Why do...
WeaponSlotAPI.setArc(float arc);
WeaponSlotAPI.setAngle(float angle);
...apply to the visuals, but don't update the behavior?
Hmm - at a guess, this might be because by the time you're calling these, the ship is already created and deployed.
Hello all, I am looking for some guidance to solve an issue that has come up with Hiver Swarm. They show up as a target for missions given in the bar such as having one of their planets a trade target destination. Today I received a message from a player who said they were doing the red planet missions that the 2nd guy you have to talk to after the old spacer was on a Hiver world. Since they are hostile to all factions it would make those missions not completable.
Histidine was kind enough to point me in the direction of a command I did find on the SS API website, market.setInvalidMissionTarget(true) so if I understand it correctly then that *should* effect vanilla missions but there are so many files that effect a faction's market I am unsure where that would go in the Hiver faction market creation process. Any help would be appreciated, thank you.
Red Planet is not actually checking for isInvalidMissionTarget(), though it should be - fixed this up. It *is* checking for market.isHidden(), though, so you might try that.
You'd want to do this in code somewhere - possibly in your ModPlugin.onNewGameAfterEconomyLoad()
Is it safe to save instances of BaseIntelPlugin in persistent data? What about a planet's custom data? I thought it would be safe to do so since BaseIntelPlugin does not reference any other UI elements, but I'm told it can still cause issues. Thanks for any help!
If I'm understanding the question correctly, for BaseIntelPlugin it should be fine - the vanilla game does this all the time. "A planet's custom data" I'm not 100% sure what you mean - could you clarify?
Edit for more context:
I have good reason to believe that my newest mod has caused save corruption for a user. They're sometimes getting this error when saving:
I can't think of anything that would cause something like that other than an endless recursion loop caused by trying to save a looping reference.
Looping references should be fine - this is, again, something that happens all the time and is handled by xstream.

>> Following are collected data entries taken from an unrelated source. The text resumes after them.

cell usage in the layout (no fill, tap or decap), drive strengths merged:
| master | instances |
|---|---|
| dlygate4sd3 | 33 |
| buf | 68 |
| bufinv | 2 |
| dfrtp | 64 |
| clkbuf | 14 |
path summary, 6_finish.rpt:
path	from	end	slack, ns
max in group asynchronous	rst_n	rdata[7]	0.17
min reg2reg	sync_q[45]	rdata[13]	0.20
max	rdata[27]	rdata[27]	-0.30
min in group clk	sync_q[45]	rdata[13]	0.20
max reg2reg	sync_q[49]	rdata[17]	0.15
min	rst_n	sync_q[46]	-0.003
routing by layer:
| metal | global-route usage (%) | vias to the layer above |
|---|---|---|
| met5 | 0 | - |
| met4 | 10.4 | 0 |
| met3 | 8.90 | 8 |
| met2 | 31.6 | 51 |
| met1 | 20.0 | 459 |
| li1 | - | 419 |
--- src/source/bus_defs_pkg.sv ---
`default_nettype none

package bus_defs_pkg;

   // bus widths
   localparam int word_width = 32;
   localparam int addr_width = 32;

   typedef logic [word_width-1:0] word_t;
   typedef logic [addr_width-1:0] addr_t;

   // data memory, 4k words
   localparam int mem_addr_size = 12;

   typedef logic [mem_addr_size-1:0] mem_idx_t;

   // one bit per 4k region of the low 64k
   typedef logic [15:0] cs_t;

   // value of addr[15:12] for each peripheral
   // regions 0 to 3 all map onto the memory
   localparam logic [3:0] region_timer    = 4'd12;
   localparam logic [3:0] region_portj    = 4'd13;
   localparam logic [3:0] region_porti    = 4'd14;
   localparam logic [3:0] region_portabcd = 4'd15;

endpackage

`default_nettype wire

--- src/source/periph_defs_pkg.sv ---
`default_nettype none

package periph_defs_pkg;

   // output bank
   localparam int port_count = 4;

   typedef logic [$clog2(port_count)-1:0] port_sel_t;

   // timer register map, word offsets
   typedef logic [1:0] tmr_reg_t;

   localparam tmr_reg_t tmr_reg_ctrl = 2'd0;
   localparam tmr_reg_t tmr_reg_arr  = 2'd1;
   localparam tmr_reg_t tmr_reg_ctr  = 2'd2;
   localparam tmr_reg_t tmr_reg_stat = 2'd3;

   // control register bits
   localparam int ctrl_en_bit     = 0;
   localparam int ctrl_irq_en_bit = 1;

   // flops between an async input and its first use
   localparam int sync_stages = 2;

endpackage

`default_nettype wire

--- src/source/gpio_out_bank.sv ---
`timescale 1ns/100ps
`default_nettype none

module gpio_out_bank (
   input  wire                            clk,
   input  wire                            rst_n,
   input  wire                            cs,
   input  wire                            wen,
   input  wire periph_defs_pkg::port_sel_t port_sel,
   input  wire bus_defs_pkg::word_t       wdata,
   output bus_defs_pkg::word_t            rdata,
   output bus_defs_pkg::word_t            porta,
   output bus_defs_pkg::word_t            portb,
   output bus_defs_pkg::word_t            portc,
   output bus_defs_pkg::word_t            portd
);

   import bus_defs_pkg::*;
   import periph_defs_pkg::*;

   word_t port_q [port_count];

   always_ff @(posedge clk or negedge rst_n) begin
      if (!rst_n) begin
         for (int i = 0; i < port_count; i++) begin
            port_q[i] <= '0;
         end
      end else if (cs && wen) begin
         port_q[port_sel] <= wdata;
      end
   end

   // readback of the selected port
   assign rdata = port_q[port_sel];

   assign porta = port_q[0];
   assign portb = port_q[1];
   assign portc = port_q[2];
   assign portd = port_q[3];

endmodule

`default_nettype wire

It's very weird that it's writing bytebuffers into the savefile, though. It might help to see more of it, if you have it - could you email it to me?
At a guess, rather than being a recursion loop issue, it may just be an issue with the data structure itself going very deep for some reason - not infinite, but deep enough to cause a stack overflow. So the question is what is this actually rooted in and what's getting into the savefile that shouldn't be. Though, if my guess is right, the issue isn't just that it's getting into the savefile, but also with it growing to the extent that it's a problem, too.
Edit: to be clear, it would be really helpful (well,
probably) to see where this stuff *starts* in the save. Or better, the whole save.
Edit #2: seeing a "next" element in there makes me think it's some kind of linked list or perhaps linked hashmap that gets added to in an unbounded fashion. That would explain the stack overflow exception, too - when a long linked list is serialized by xstream, chances are it would happen depth-first.